_TASK ITEM_. Below are some records; copy each line in them that contains "runs".

_DATASET RECORDS_.

This is an optimization exercise on Yosys and OpenROAD, whose aim is small area and a short achievable clock period, not a production implementation.
Only simulation tests tie the RTL to the original design; equivalence was not proved.

## job 101
Design hdr_merge, start of the top module:
module hdr_merge (
    input  wire        clk,
    input  wire        rst,         
    input  wire        in_valid,
    input  wire        depth,       
    input  wire [1:0]  nexp,        
    input  wire [11:0] code_l,
    input  wire        cg_l,
    input  wire [11:0] code_m,
    input  wire        cg_m,
    input  wire [11:0] code_s,
    input  wire        cg_s,
    input  wire [15:0] dark_l,      
    input  wire [15:0] dark_m,
    input  wire [15:0] dark_s,
    input  wire [31:0] ratio_m,     
    input  wire [31:0] ratio_s,     
    output reg         out_valid,
    output reg  [23:0] lin,
    output reg  [1:0]  lin_src      
);
    wire [18:0] x_l, x_m, x_s;
    hdr_diff u_diff_l (.depth(depth), .code(code_l), .cg(cg_l), .dark(dark_l), .x(x_l));
    hdr_diff u_diff_m (.depth(depth), .code(code_m), .cg(cg_m), .dark(dark_m), .x(x_m));
    hdr_diff u_diff_s (.depth(depth), .code(code_s), .cg(cg_s), .dark(dark_s), .x(x_s));
    wire hi_l = cg_l & ~x_l[18] & (x_l[17] | x_l[16] | (&x_l[15:13]));
    wire hi_m = cg_m & ~x_m[18] & (x_m[17] | x_m[16] | (&x_m[15:13]));
    wire use_l = (nexp[1] == 1'b0) | ~hi_l;
    wire use_m = ~use_l & (nexp == 2'd3) & ~hi_m;
    reg        r1_valid;
    reg [18:0] r1_x;
    reg        r1_cg;
    reg [31:0] r1_ratio;
    reg [1:0]  r1_src;
    always @(posedge clk) begin
        if (rst) r1_valid <= 1'b0;
        else     r1_valid <= in_valid;
        r1_x     <= use_l ? x_l  : use_m ? x_m  : x_s;
        r1_cg    <= use_l ? cg_l : use_m ? cg_m : cg_s;
        r1_ratio <= use_l ? 32'h0001_0000 : use_m ? ratio_m : ratio_s;
        r1_src   <= use_l ? 2'd0 : use_m ? 2'd1 : 2'd2;
    end
    wire [14:0] xq = r1_cg ? r1_x[15:1] : r1_x[18:4];
    wire [14:0] v  = r1_x[18] ? 15'd0 : (r1_cg & (|r1_x[17:16])) ? 15'h7FFF : xq;
    wire [23:0] ca, cb;
    wire        c16, z0, z1;
    hdr_csa u_csa (.v(v), .ratio(r1_ratio), .ca(ca), .cb(cb), .c16(c16), .z0(z0), .z1(z1));
  ...
For scale: ~180 I/O pins.
clock: 13.0 ns
lec_check: 0
cap_margin: 20
core_margin: 2
core_utilization: 50
slew_margin: 20
standard.sh (not shown) runs the stock make flow with config.mk's settings and CLKGATE_MAP_FILE= SYNTH_SCRIPT=/design/flow/synth_recipe.tcl, a recipe that flattens the netlist after the stock synthesis.
==> flow/flow/run.sh <==
#!/bin/bash
set -euo pipefail
MARGIN=$(cat flow/margin.txt)
bash standard.sh finish SETUP_SLACK_MARGIN=$MARGIN > standard_flow.log 2>&1
==> flow/flow/margin.txt <==
7
Job 101 finished every step from synthesis to the final layout, and the layout passed the timing, design-rule and antenna checks.
--- input diff job 101..job 102 ---
==> flow/flow/margin.txt <==
8
--- outcome ---
- In job 102, number of filler cells placed in the layout is lower than in job 101.
- Diff job 101 -> job 102 | multi-input gate area in the final layout | increase of about 8%
- Job 102 ends up with a wire length on met3 that is 930 um higher than in job 101.
- Going from job 101 to job 102, setup slack on the worst flop-to-flop path rose by 570 ps.
--- input diff job 102..job 103 ---
Settings: an added SETUP_SLACK_MARGIN of 5.
==> flow/run.sh (new file) <==
#!/bin/bash
# synth_recipe.tcl (not shown) runs the flow's synth.tcl, then flattens the netlist and writes it again
# the make line also repeats each setting of config.mk as NAME=value (left out here)
make -C /OpenROAD-flow-scripts/flow DESIGN_CONFIG=/design/flow/config.mk WORK_HOME=/design/flow/orfs CLKGATE_MAP_FILE= SYNTH_SCRIPT=/design/flow/synth_recipe.tcl finish
removed: flow/flow/run.sh
removed: flow/flow/margin.txt
removed: flow/standard.sh
Notes after the runs:
The hold slack reported for job 103 is smaller than that of job 102 by 7.4 ps. Compared with job 102, job 103 shows global-route track usage on met1 lower by 2.2 points. Job 102 has a higher highest clock rate than job 103. Against job 102, the final cell area of job 103 is lower. Job 103: share of final layout cell area taken by non-clock buffers 6.2 points below job 102. Job 102 -> job 103: total wire length decreased by more than 10%. Re mux cell area share after synthesis: no difference whatsoever between job 102 and job 103.
Modified inputs, job 104 compared to job 103
Settings: clearing SETUP_SLACK_MARGIN, which used to be 5.
==> flow/flow/run.sh (new file) <==
#!/bin/bash
set -euo pipefail
MARGIN=$(cat flow/margin.txt)
bash standard.sh finish SETUP_SLACK_MARGIN=$MARGIN > standard_flow.log 2>&1
==> flow/flow/margin.txt (new file) <==
9
==> flow/standard.sh (new file) <==
#!/bin/bash
# synth_recipe.tcl (not shown) runs the flow's synth.tcl, then flattens the netlist and writes it again
# the make line also repeats each setting of config.mk as NAME=value (left out here)
make -C /OpenROAD-flow-scripts/flow DESIGN_CONFIG=/design/flow/config.mk WORK_HOME=/design/flow/orfs CLKGATE_MAP_FILE= SYNTH_SCRIPT=/design/flow/synth_recipe.tcl "${@:-finish}"
removed: flow/run.sh
Count of cell types in the netlist came out exactly the same in job 104 and job 103.
Number of global-route vias before repair ended up 2,004 higher on job 104 than on job 103.
Relative to job 103, the fraction of the cycle the final worst path needs of job 104 is lower by 11 points.
Job 103 -> job 104: synthesized cell count delta 0, exact match
Job 104 has ratio of cells with drive above 1 in the final layout above what job 103 had.
Summary: with job 103 as the reference, filler cell count in job 104 moved down by more than 10%.
Number of standard cells in the final layout excluding fillers, job 104 and job 103: smaller value in job 103

---

Another version of the RTL of hdr_merge (not shown whole).
Size: roughly 2,000 cells after synthesis, ~180 I/O pins.
==> flow/config.mk <==
export PLATFORM = sky130hd
export DESIGN_NAME = hdr_merge
export DESIGN_NICKNAME = hdr_merge
export VERILOG_FILES = /design/flow/design.v
export SDC_FILE = /design/flow/constraint.sdc
export NUM_CORES = 4
export LEC_CHECK = 0
export CAP_MARGIN = 20
export CORE_MARGIN = 2
export CORE_UTILIZATION = 50
export SLEW_MARGIN = 20
==> flow/constraint.sdc <==
create_clock -name core_clock -period 13.0 [get_ports {clk}]
set_input_delay 2.6000 -clock core_clock [delete_from_list [all_inputs] [get_ports {clk}]]
set_output_delay 2.6000 -clock core_clock [all_outputs]
set_load 0.01 [all_outputs]
==> flow/flow/run.sh <==
#!/bin/bash
set -euo pipefail
MARGIN=6.5
PORTBUF=sky130_fd_sc_hd__buf_1
POLFIX=1
R=orfs/results/$FLOW_PLATFORM/hdr_merge/base
LIB=$FLOW_HOME/platforms/$FLOW_PLATFORM/lib/sky130_fd_sc_hd__tt_025C_1v80.lib
KNOBS=("SETUP_SLACK_MARGIN=$MARGIN" "BUFFER_PORTS_ARGS=-buffer_cell $PORTBUF")

bash standard.sh synth "${KNOBS[@]}" > synth.log 2>&1
if [[ $POLFIX == 1 ]]; then
  cp $R/1_2_yosys.v 1_2_yosys_standard.v
  python3 flow/polfix.py 1_2_yosys_standard.v polfix.v "$LIB" > polfix.log 2>&1
  cp polfix.v $R/1_2_yosys.v
  rm -f $R/1_synth.odb
  bash standard.sh synth "${KNOBS[@]}" > synth_odb.log 2>&1
fi
bash standard.sh finish "${KNOBS[@]}" > finish.log 2>&1
Other scripts of this flow, unchanged in this note and not shown: flow/flow/polfix.py
==> next run, changes <==
--- a/flow/flow/run.sh
+++ b/flow/flow/run.sh
@@ -1,5 +1,5 @@
 #!/bin/bash
 set -euo pipefail
-MARGIN=6.5
+MARGIN=7
 PORTBUF=sky130_fd_sc_hd__buf_1
 POLFIX=1
The changed run produced a clean layout. Design area grows by 1.8%. Worst hold slack gains 12 ps. Die area is unchanged. Via count went up by 2.2%. Non-clock buffer count went up by 9. Worst setup slack improves by 420 ps. Sequential share of layout area falls by 0.20 points. Wire length grows by 3.1%. Area after synthesis is unchanged. Global-route usage goes up by 0.25 points.
==> next run, changes <==
--- a/flow/flow/run.sh
+++ b/flow/flow/run.sh
@@ -1,10 +1,10 @@
 #!/bin/bash
 set -euo pipefail
-MARGIN=7
+MARGIN=7.25
 PORTBUF=sky130_fd_sc_hd__buf_1
 POLFIX=1
 R=orfs/results/$FLOW_PLATFORM/hdr_merge/base
 LIB=$FLOW_HOME/platforms/$FLOW_PLATFORM/lib/sky130_fd_sc_hd__tt_025C_1v80.lib
-KNOBS=("SETUP_SLACK_MARGIN=$MARGIN" "BUFFER_PORTS_ARGS=-buffer_cell $PORTBUF")
+KNOBS=("SETUP_SLACK_MARGIN=$MARGIN" "BUFFER_PORTS_ARGS=-buffer_cell $PORTBUF" "RECOVER_POWER=100")
 
 bash standard.sh synth "${KNOBS[@]}" > synth.log 2>&1
What happened: The changed run finished with timing, DRC and antenna clean. Utilization grows by 0.67 points. Global-route usage grows by 0.68 points. Die area stays the same. Count of clock-buffer cells in the layout does not change. Setup slack degrades by 2400 ps. Final cell count grows by 0.88%. Hold slack is about the same. Wire length grows by 1.4%. Non-clock buffer count grows by 23. First-iteration DRC count grows by 1.2%.
==> next run, changes <==
--- a/flow/flow/run.sh
+++ b/flow/flow/run.sh
@@ -1,10 +1,10 @@
 #!/bin/bash
 set -euo pipefail
-MARGIN=7.25
+MARGIN=7.4
 PORTBUF=sky130_fd_sc_hd__buf_1
 POLFIX=1
 R=orfs/results/$FLOW_PLATFORM/hdr_merge/base
 LIB=$FLOW_HOME/platforms/$FLOW_PLATFORM/lib/sky130_fd_sc_hd__tt_025C_1v80.lib
-KNOBS=("SETUP_SLACK_MARGIN=$MARGIN" "BUFFER_PORTS_ARGS=-buffer_cell $PORTBUF" "RECOVER_POWER=100")
+KNOBS=("SETUP_SLACK_MARGIN=$MARGIN" "BUFFER_PORTS_ARGS=-buffer_cell $PORTBUF")
 
 bash standard.sh synth "${KNOBS[@]}" > synth.log 2>&1
Result: Non-clock buffer count climbs by 57. Cell count climbs by a few percent. Routed wire length goes up by a few percent. Critical path depth decreases by 5. Cell area rises by a little under a tenth.

afterwards: timing with drivers on the ports:
In the flow no input, the clock included, has a driving cell. The finished layouts below were timed again as built, in two steps. Step 1, drivers: a clkbuf_16 drives clk and a buf_2 each remaining input, both assumed. Step 2 also shifts input and output timing later by t, the mid clock arrival at the registers, as if the neighbouring blocks saw the same clock. Slacks: ideal ports / drivers / drivers and shift; pairs: ideal ports / drivers.
| run | t, ns | setup WS [ns] | slew at the worst register clock pin (ns) |
|---|---|---|---|
| job 101 | 0.434 | 6.994 / 6.942 / 6.692 | 0.08 / 0.08 |
| job 102 | 0.420 | 7.140 / 7.089 / 6.889 | 0.08 / 0.08 |
| job 103 | 0.437 | 5.663 / 5.610 / 5.877 | 0.08 / 0.08 |
| job 104 | 0.423 | 7.031 / 6.977 / 6.978 | 0.08 / 0.08 |
| the first run of note 2 | 0.436 | 6.724 / 6.724 / 6.339 | 0.08 / 0.08 |
| the second run of note 2 | 0.428 | 7.144 / 7.132 / 6.704 | 0.09 / 0.09 |
| the third run of note 2 | 0.455 | 4.715 / 4.715 / 4.715 | 0.09 / 0.09 |
| the fourth run of note 2 | 0.440 | 7.474 / 7.490 / 7.051 | 0.08 / 0.08 |
After both steps every run listed still meets setup and hold. For the second run of note 2, which loses most, drivers alone change the setup slack by -0.012 ns; drivers and shift together by -0.440 ns.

_TASK SOLUTION_.
standard.sh (not shown) runs the stock make flow with config.mk's settings and CLKGATE_MAP_FILE= SYNTH_SCRIPT=/design/flow/synth_recipe.tcl, a recipe that flattens the netlist after the stock synthesis.
# synth_recipe.tcl (not shown) runs the flow's synth.tcl, then flattens the netlist and writes it again
Notes after the runs:
# synth_recipe.tcl (not shown) runs the flow's synth.tcl, then flattens the netlist and writes it again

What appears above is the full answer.